Equilíbrio, mais uma vez. Empatados na Liga Inglesa, empatados na final da Champions League. Em ambas, deu Manchester, em vez do Chelsea, de Londres.
Este jogo, a grande final, não foi de encher os olhos. Mas isto já era esperado. No primeiro tempo, o Manchester foi para cima, com Cristiano Ronaldo abusando das firulas, mas com efetividade e objetividade – tanto que foi dele o gol que abriu o placar; mas também é dele um pênalti perdido na decisão, então, mais uma vez, ele não foi determinante…
A escalação do Manchester nos permitiu constatar que a idéia do técnico Alex Fergusson era atacar para construir a vitória. Entraram em campo, além do portuga C. Ronaldo, o argentino Tevez e o inglês Rooney. Time ofensivo! O rival contou com uma equipe não menos brilhante, mas, cá entre nós, time de ponta não pode ter Beletti nem como opção no banco de reservas – e o Chelsea TEM!
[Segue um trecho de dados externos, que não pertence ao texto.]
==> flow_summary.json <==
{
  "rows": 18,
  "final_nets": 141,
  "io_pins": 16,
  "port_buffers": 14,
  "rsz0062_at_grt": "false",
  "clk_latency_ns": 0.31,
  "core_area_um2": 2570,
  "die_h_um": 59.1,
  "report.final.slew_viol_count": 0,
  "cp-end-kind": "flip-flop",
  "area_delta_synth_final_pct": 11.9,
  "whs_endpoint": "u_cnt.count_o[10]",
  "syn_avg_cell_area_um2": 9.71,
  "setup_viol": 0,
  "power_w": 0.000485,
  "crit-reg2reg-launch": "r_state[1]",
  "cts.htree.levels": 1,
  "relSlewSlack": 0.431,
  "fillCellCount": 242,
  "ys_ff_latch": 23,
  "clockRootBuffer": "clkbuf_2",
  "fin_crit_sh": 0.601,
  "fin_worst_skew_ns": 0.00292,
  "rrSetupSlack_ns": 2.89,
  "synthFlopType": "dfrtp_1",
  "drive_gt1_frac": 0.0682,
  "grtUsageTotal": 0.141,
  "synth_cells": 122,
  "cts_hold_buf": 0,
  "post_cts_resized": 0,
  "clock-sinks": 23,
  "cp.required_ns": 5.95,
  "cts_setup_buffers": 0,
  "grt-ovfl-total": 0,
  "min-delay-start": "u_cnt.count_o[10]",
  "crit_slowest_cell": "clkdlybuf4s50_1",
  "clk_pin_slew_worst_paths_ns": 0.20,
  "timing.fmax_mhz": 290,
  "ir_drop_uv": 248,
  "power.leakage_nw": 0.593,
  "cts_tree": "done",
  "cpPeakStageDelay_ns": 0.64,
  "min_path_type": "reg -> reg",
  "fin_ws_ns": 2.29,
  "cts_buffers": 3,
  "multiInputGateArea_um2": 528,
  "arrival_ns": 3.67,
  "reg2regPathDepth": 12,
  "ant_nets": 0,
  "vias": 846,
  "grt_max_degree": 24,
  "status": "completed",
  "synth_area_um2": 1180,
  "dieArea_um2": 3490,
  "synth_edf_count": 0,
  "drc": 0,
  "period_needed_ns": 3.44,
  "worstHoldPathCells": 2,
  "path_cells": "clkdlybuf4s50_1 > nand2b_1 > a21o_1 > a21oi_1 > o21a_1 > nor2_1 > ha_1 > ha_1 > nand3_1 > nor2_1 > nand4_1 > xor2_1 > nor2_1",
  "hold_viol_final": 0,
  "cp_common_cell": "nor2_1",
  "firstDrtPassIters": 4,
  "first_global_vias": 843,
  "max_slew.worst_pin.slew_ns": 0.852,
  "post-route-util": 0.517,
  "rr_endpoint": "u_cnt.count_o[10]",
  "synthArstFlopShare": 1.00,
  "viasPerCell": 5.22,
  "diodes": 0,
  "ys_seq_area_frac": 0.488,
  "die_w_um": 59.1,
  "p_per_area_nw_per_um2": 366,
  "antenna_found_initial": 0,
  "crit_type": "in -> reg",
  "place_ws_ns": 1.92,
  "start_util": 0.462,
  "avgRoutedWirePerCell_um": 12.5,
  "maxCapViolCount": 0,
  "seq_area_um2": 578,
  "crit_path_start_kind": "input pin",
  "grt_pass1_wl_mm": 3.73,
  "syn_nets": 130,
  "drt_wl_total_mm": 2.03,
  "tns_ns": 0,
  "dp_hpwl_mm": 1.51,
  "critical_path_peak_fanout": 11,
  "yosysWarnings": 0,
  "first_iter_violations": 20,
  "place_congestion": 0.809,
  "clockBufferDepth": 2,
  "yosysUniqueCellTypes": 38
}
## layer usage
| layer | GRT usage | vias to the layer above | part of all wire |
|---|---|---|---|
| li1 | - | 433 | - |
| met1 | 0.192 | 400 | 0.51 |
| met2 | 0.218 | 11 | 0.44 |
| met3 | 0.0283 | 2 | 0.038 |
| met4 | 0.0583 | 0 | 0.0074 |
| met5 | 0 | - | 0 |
<file path="src/rtl/uart_tx_fifo.sv">
// uart_tx_fifo: UART transmitter with an input FIFO and a run-time bit period.
//
// Ports:
//   clk        - system clock
//   reset      - synchronous, active-high; aborts any frame and empties the FIFO
//   s_data     - word to send (DATA_BITS wide, transmitted LSB first)
//   s_valid    - s_data valid; accepted on an edge where s_valid && s_ready
//   s_ready    - registered "FIFO not full"
//   clk_div    - clocks per bit, latched at each frame start (0 and 1 act as 2)
//   brk        - request a break (line held low) while asserted, honoured when idle
//   out        - registered serial line, idle high
//   busy       - frame in progress or FIFO non-empty
//   fifo_count - number of words currently held in the FIFO
module uart_tx_fifo #(
  parameter int DATA_BITS  = 8,
  parameter int STOP_BITS  = 1,
  parameter int PARITY     = 0,
  parameter int FIFO_DEPTH = 16,
  parameter int DIV_WIDTH  = 16
) (
  input  logic                        clk,
  input  logic                        reset,
  input  logic [DATA_BITS-1:0]        s_data,
  input  logic                        s_valid,
  output logic                        s_ready,
  input  logic [DIV_WIDTH-1:0]        clk_div,
  input  logic                        brk,
  output logic                        out,
  output logic                        busy,
  output logic [$clog2(FIFO_DEPTH):0] fifo_count
);

  localparam int AW   = $clog2(FIFO_DEPTH);
  localparam int CW   = AW + 1;
  localparam int MAXB = (DATA_BITS > STOP_BITS) ? DATA_BITS : STOP_BITS;
  localparam int BW   = $clog2(MAXB + 1);
  localparam logic [CW-1:0] DEPTH_C   = CW'(FIFO_DEPTH);
  localparam logic [BW-1:0] LAST_DATA = BW'(DATA_BITS - 1);
  localparam logic [BW-1:0] LAST_STOP = BW'(STOP_BITS - 1);

  typedef enum logic [2:0] {
    S_IDLE, S_START, S_DATA, S_PARITY, S_STOP, S_BREAK
  } state_t;

  // Bit periods below two clocks are raised to two.
  function automatic logic [DIV_WIDTH-1:0] sat_period(input logic [DIV_WIDTH-1:0] d);
    return (d < DIV_WIDTH'(2)) ? DIV_WIDTH'(2) : d;
  endfunction

  // FIFO storage and pointers; pointers wrap naturally since the depth is a power of two.
  logic [DATA_BITS-1:0] mem [FIFO_DEPTH];
  logic [AW-1:0]        wr_ptr, rd_ptr;
  logic [CW-1:0]        count_n;
  logic                 push, pop, empty;

  // Transmit state
  state_t               state, state_n;
  logic [DATA_BITS-1:0] shift, shift_n;
  logic                 par_bit, par_n;
  logic [DIV_WIDTH-1:0] period, period_n;
  logic [DIV_WIDTH-1:0] cnt, cnt_n, cnt_adv;
  logic [BW-1:0]        bitn, bitn_n;
  logic                 out_n, load, bit_end;

  assign empty   = (fifo_count == '0);
  assign push    = s_valid && s_ready;
  assign pop     = load;
  assign count_n = fifo_count + CW'(push) - CW'(pop);
  assign busy    = (state != S_IDLE) || !empty;

  assign bit_end = (cnt == period - DIV_WIDTH'(1));
  assign cnt_adv = bit_end ? '0 : cnt + DIV_WIDTH'(1);

  always_ff @(posedge clk) begin
    if (push) mem[wr_ptr] <= s_data;
  end

  // s_ready is derived from the next count so it is exact on every cycle.
  always_ff @(posedge clk) begin
    if (reset) begin
      wr_ptr     <= '0;
      rd_ptr     <= '0;
      fifo_count <= '0;
      s_ready    <= 1'b0;
    end else begin
      if (push) wr_ptr <= wr_ptr + AW'(1);
      if (pop)  rd_ptr <= rd_ptr + AW'(1);
      fifo_count <= count_n;
      s_ready    <= (count_n != DEPTH_C);
    end
  end

  // State/control registers; the line value is registered from the current state,
  // which places the falling start edge two clocks after the accepting edge.
  always_ff @(posedge clk) begin
    if (reset) begin
      state <= S_IDLE;
      cnt   <= '0;
      bitn  <= '0;
      out   <= 1'b1;
    end else begin
      state <= state_n;
      cnt   <= cnt_n;
      bitn  <= bitn_n;
      out   <= out_n;
    end
  end

  always_ff @(posedge clk) begin
    shift   <= shift_n;
    par_bit <= par_n;
    period  <= period_n;
  end

  always_comb begin
    state_n  = state;
    shift_n  = shift;
    par_n    = par_bit;
    period_n = period;
    cnt_n    = cnt;
    bitn_n   = bitn;
    out_n    = 1'b1;
    load     = 1'b0;
    case (state)
      S_IDLE: begin
        if (brk)         state_n = S_BREAK;
        else if (!empty) load    = 1'b1;
      end
      S_START: begin
        out_n = 1'b0;
        cnt_n = cnt_adv;
        if (bit_end) begin
          bitn_n  = '0;
          state_n = S_DATA;
        end
      end
      S_DATA: begin
        out_n = shift[0];
        cnt_n = cnt_adv;
        if (bit_end) begin
          shift_n = shift >> 1;
          if (bitn == LAST_DATA) begin
            bitn_n  = '0;
            state_n = (PARITY != 0) ? S_PARITY : S_STOP;
          end else begin
            bitn_n = bitn + BW'(1);
          end
        end
      end
      S_PARITY: begin
        // par_bit holds the XOR of the data bits: even parity sends it, odd inverts it.
        out_n = (PARITY == 2) ? par_bit : ~par_bit;
        cnt_n = cnt_adv;
        if (bit_end) begin
          bitn_n  = '0;
          state_n = S_STOP;
        end
      end
      S_STOP: begin
        out_n = 1'b1;
        cnt_n = cnt_adv;
        if (bit_end) begin
          // Last stop bit chains straight into the next frame when data is waiting.
          if (bitn == LAST_STOP) begin
            if (!empty) load    = 1'b1;
            else        state_n = S_IDLE;
          end else begin
            bitn_n = bitn + BW'(1);
          end
        end
      end
      S_BREAK: begin
        out_n = ~brk;
        if (!brk) state_n = S_IDLE;
      end
      default: state_n = S_IDLE;
    endcase
    if (load) begin
      shift_n  = mem[rd_ptr];
      par_n    = ^mem[rd_ptr];
      period_n = sat_period(clk_div);
      cnt_n    = '0;
      bitn_n   = '0;
      state_n  = S_START;
    end
  end

endmodule

</file>
==> config.mk <==
export PLATFORM = sky130hd
export DESIGN_NAME = mult_rr_scheduler_flat
export DESIGN_NICKNAME = d
export VERILOG_FILES = /design/src/rtl/mult_rr_scheduler_if.sv /design/src/rtl/mult_rr_scheduler.sv /design/src/flat_wrapper.sv
export SDC_FILE = /design/constraint.sdc
export NUM_CORES = 1
export LEC_CHECK = 0
export ABC_AREA = 1
export BUFFER_PORTS_ARGS = -buffer_cell sky130_fd_sc_hd__buf_2
export CORE_ASPECT_RATIO = 1.5
export CORE_MARGIN = 4
export CORE_UTILIZATION = 35
export DETAILED_ROUTE_END_ITERATION = 8
export GPL_TIMING_DRIVEN = 0
export PLACE_DENSITY_LB_ADDON = 0.1
export SLEW_MARGIN = 20
export SYNTH_ARGS = -nofsm -noshare
export SYNTH_HDL_FRONTEND = slang
export SYNTH_SLANG_ARGS = --single-unit
==> constraint.sdc <==
create_clock -name clk -period 5.1 [get_ports clk]
set_input_delay 1.02 -clock clk [delete_from_list [all_inputs] [get_ports clk]]
set_output_delay 1.02 -clock clk [all_outputs]
set_load 0.005 [all_outputs]
==> src/rtl/mult_rr_scheduler_if.sv <==
// rtl/mult_rr_scheduler_if.sv - requester/consumer bus for the shared multiplier scheduler
interface mult_rr_scheduler_if #(
    parameter int NREQ  = 4,
    parameter int WIDTH = 4
);
    localparam int ID_W = $clog2(NREQ);

    logic [NREQ-1:0]       req;
    logic [NREQ*WIDTH-1:0] a_in;
    logic [NREQ*WIDTH-1:0] b_in;
    logic [NREQ-1:0]       ack;
    logic                  busy;
    logic                  out_valid;
    logic                  out_ready;
    logic [2*WIDTH-1:0]    out_prod;
    logic [ID_W-1:0]       out_id;

    // Requesters and result consumer side
    modport master (
        output req, a_in, b_in, out_ready,
        input  ack, busy, out_valid, out_prod, out_id
    );

    // Scheduler side
    modport slave (
        input  req, a_in, b_in, out_ready,
        output ack, busy, out_valid, out_prod, out_id
    );
endinterface

==> src/rtl/mult_rr_scheduler.sv <==
// rtl/mult_rr_scheduler.sv - round-robin time-sharing of one unsigned multiplier
module mult_rr_scheduler #(
    parameter int NREQ  = 4,
    parameter int WIDTH = 4
) (
    input  logic                 clk,
    input  logic                 rst,
    mult_rr_scheduler_if.slave   bus
);
    localparam int ID_W = $clog2(NREQ);
    localparam int SW   = ID_W + 1;

    typedef enum logic [1:0] {
        IDLE = 2'd0,
        CALC = 2'd1,
        DONE = 2'd2
    } state_t;

    state_t state, state_nx;

    // Round-robin pointer and latched operands of the current owner
    logic [ID_W-1:0]    ptr, ptr_nx;
    logic [WIDTH-1:0]   a_lat, a_lat_nx;
    logic [WIDTH-1:0]   b_lat, b_lat_nx;
    logic [ID_W-1:0]    id_lat, id_lat_nx;

    // Registered outputs and their next values
    logic [NREQ-1:0]    ack_q, ack_nx;
    logic               busy_q, busy_nx;
    logic               valid_q, valid_nx;
    logic [2*WIDTH-1:0] prod_q, prod_nx;
    logic [ID_W-1:0]    out_id_q, out_id_nx;

    // Arbitration result
    logic               win_found;
    logic [ID_W-1:0]    win_id;
    logic [SW-1:0]      cand;
    logic [WIDTH-1:0]   a_sel, b_sel;

    // Search ptr, ptr+1, ... modulo NREQ for the first pending request
    always_comb begin
        win_found = 1'b0;
        win_id    = '0;
        cand      = '0;
        for (int k = 0; k < NREQ; k++) begin
            cand = {1'b0, ptr} + SW'(k);
            if (cand >= SW'(NREQ)) begin
                cand = cand - SW'(NREQ);
            end
            if (!win_found && bus.req[cand[ID_W-1:0]]) begin
                win_found = 1'b1;
                win_id    = cand[ID_W-1:0];
            end
        end
    end

    // Select the winner's operand slices
    always_comb begin
        a_sel = '0;
        b_sel = '0;
        for (int i = 0; i < NREQ; i++) begin
            if (win_id == ID_W'(i)) begin
                a_sel = bus.a_in[i*WIDTH +: WIDTH];
                b_sel = bus.b_in[i*WIDTH +: WIDTH];
            end
        end
    end

    // Next state and next registered outputs
    always_comb begin
        state_nx  = state;
        ptr_nx    = ptr;
        a_lat_nx  = a_lat;
        b_lat_nx  = b_lat;
        id_lat_nx = id_lat;
        ack_nx    = '0;
        busy_nx   = busy_q;
        valid_nx  = valid_q;
        prod_nx   = prod_q;
        out_id_nx = out_id_q;
        case (state)
            IDLE: begin
                if (win_found) begin
                    state_nx       = CALC;
                    a_lat_nx       = a_sel;
                    b_lat_nx       = b_sel;
                    id_lat_nx      = win_id;
                    ack_nx[win_id] = 1'b1;
                    busy_nx        = 1'b1;
                    if (win_id == ID_W'(NREQ - 1)) begin
                        ptr_nx = '0;
                    end else begin
                        ptr_nx = win_id + 1'b1;
                    end
                end
            end
            CALC: begin
                state_nx  = DONE;
                prod_nx   = {{WIDTH{1'b0}}, a_lat} * {{WIDTH{1'b0}}, b_lat};
                out_id_nx = id_lat;
                valid_nx  = 1'b1;
                busy_nx   = 1'b1;
            end
            DONE: begin
                // Result is held here for as long as the consumer stalls
                if (bus.out_ready) begin
                    state_nx = IDLE;
                    valid_nx = 1'b0;
                    busy_nx  = 1'b0;
                end
            end
            default: begin
                state_nx = IDLE;
                valid_nx = 1'b0;
                busy_nx  = 1'b0;
            end
        endcase
    end

    // FSM state register
    always_ff @(posedge clk or posedge rst) begin
        if (rst) begin
            state <= IDLE;
        end else begin
            state <= state_nx;
        end
    end

    // Pointer, operand latches and output registers; reset drops any transaction
    always_ff @(posedge clk or posedge rst) begin
        if (rst) begin
            ptr      <= '0;
            a_lat    <= '0;
            b_lat    <= '0;
            id_lat   <= '0;
            ack_q    <= '0;
            busy_q   <= 1'b0;
            valid_q  <= 1'b0;
            prod_q   <= '0;
            out_id_q <= '0;
        end else begin
            ptr      <= ptr_nx;
            a_lat    <= a_lat_nx;
            b_lat    <= b_lat_nx;
            id_lat   <= id_lat_nx;
            ack_q    <= ack_nx;
            busy_q   <= busy_nx;
            valid_q  <= valid_nx;
            prod_q   <= prod_nx;
            out_id_q <= out_id_nx;
        end
    end

    assign bus.ack       = ack_q;
    assign bus.busy      = busy_q;
    assign bus.out_valid = valid_q;
    assign bus.out_prod  = prod_q;
    assign bus.out_id    = out_id_q;

endmodule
Com Lampard, o Chelsea empatou, e assim o escore se manteve até o final. Mesmo que o predomínio na segunda etapa tenha pertencido à equipe londrina, a expulsão do goleador Drogba pode ter mudado a história desta final.
Sem Drogba, o tão falado ‘homem de referência’ no ataque – artilheiro nato, cabe lembrar – o time que enfrenta uma potência chamada Manchester United perde muito mais do que seu finalizador. Perde uma boa dose de coragem e ousadia.
Perdeu, também, um batedor de pênaltis, o que gerou a escalação de Terry, o zagueiro que também serve à seleção inglesa, para as cobranças finais que decidiram o título europeu de clubes.
Terry perdeu, o que não deixa de ser uma lástima. Não é o vilão oficial pois, depois dele, o francês Anelka também desperdiçou sua cobrança. A favor de Terry: a imagem flagra o escorregão do zagueiro no exato instante em que o tiro é desferido – culpa do gramado molhado. Já Anelka, uma promessa do futebol que nunca vingou, foi desinteressado para a bola e jogou-a nas mãos do goleiro adversário, o lendário Van Der Sar.
A verdade é que não há culpados. Há, isto sim, um grande vencedor.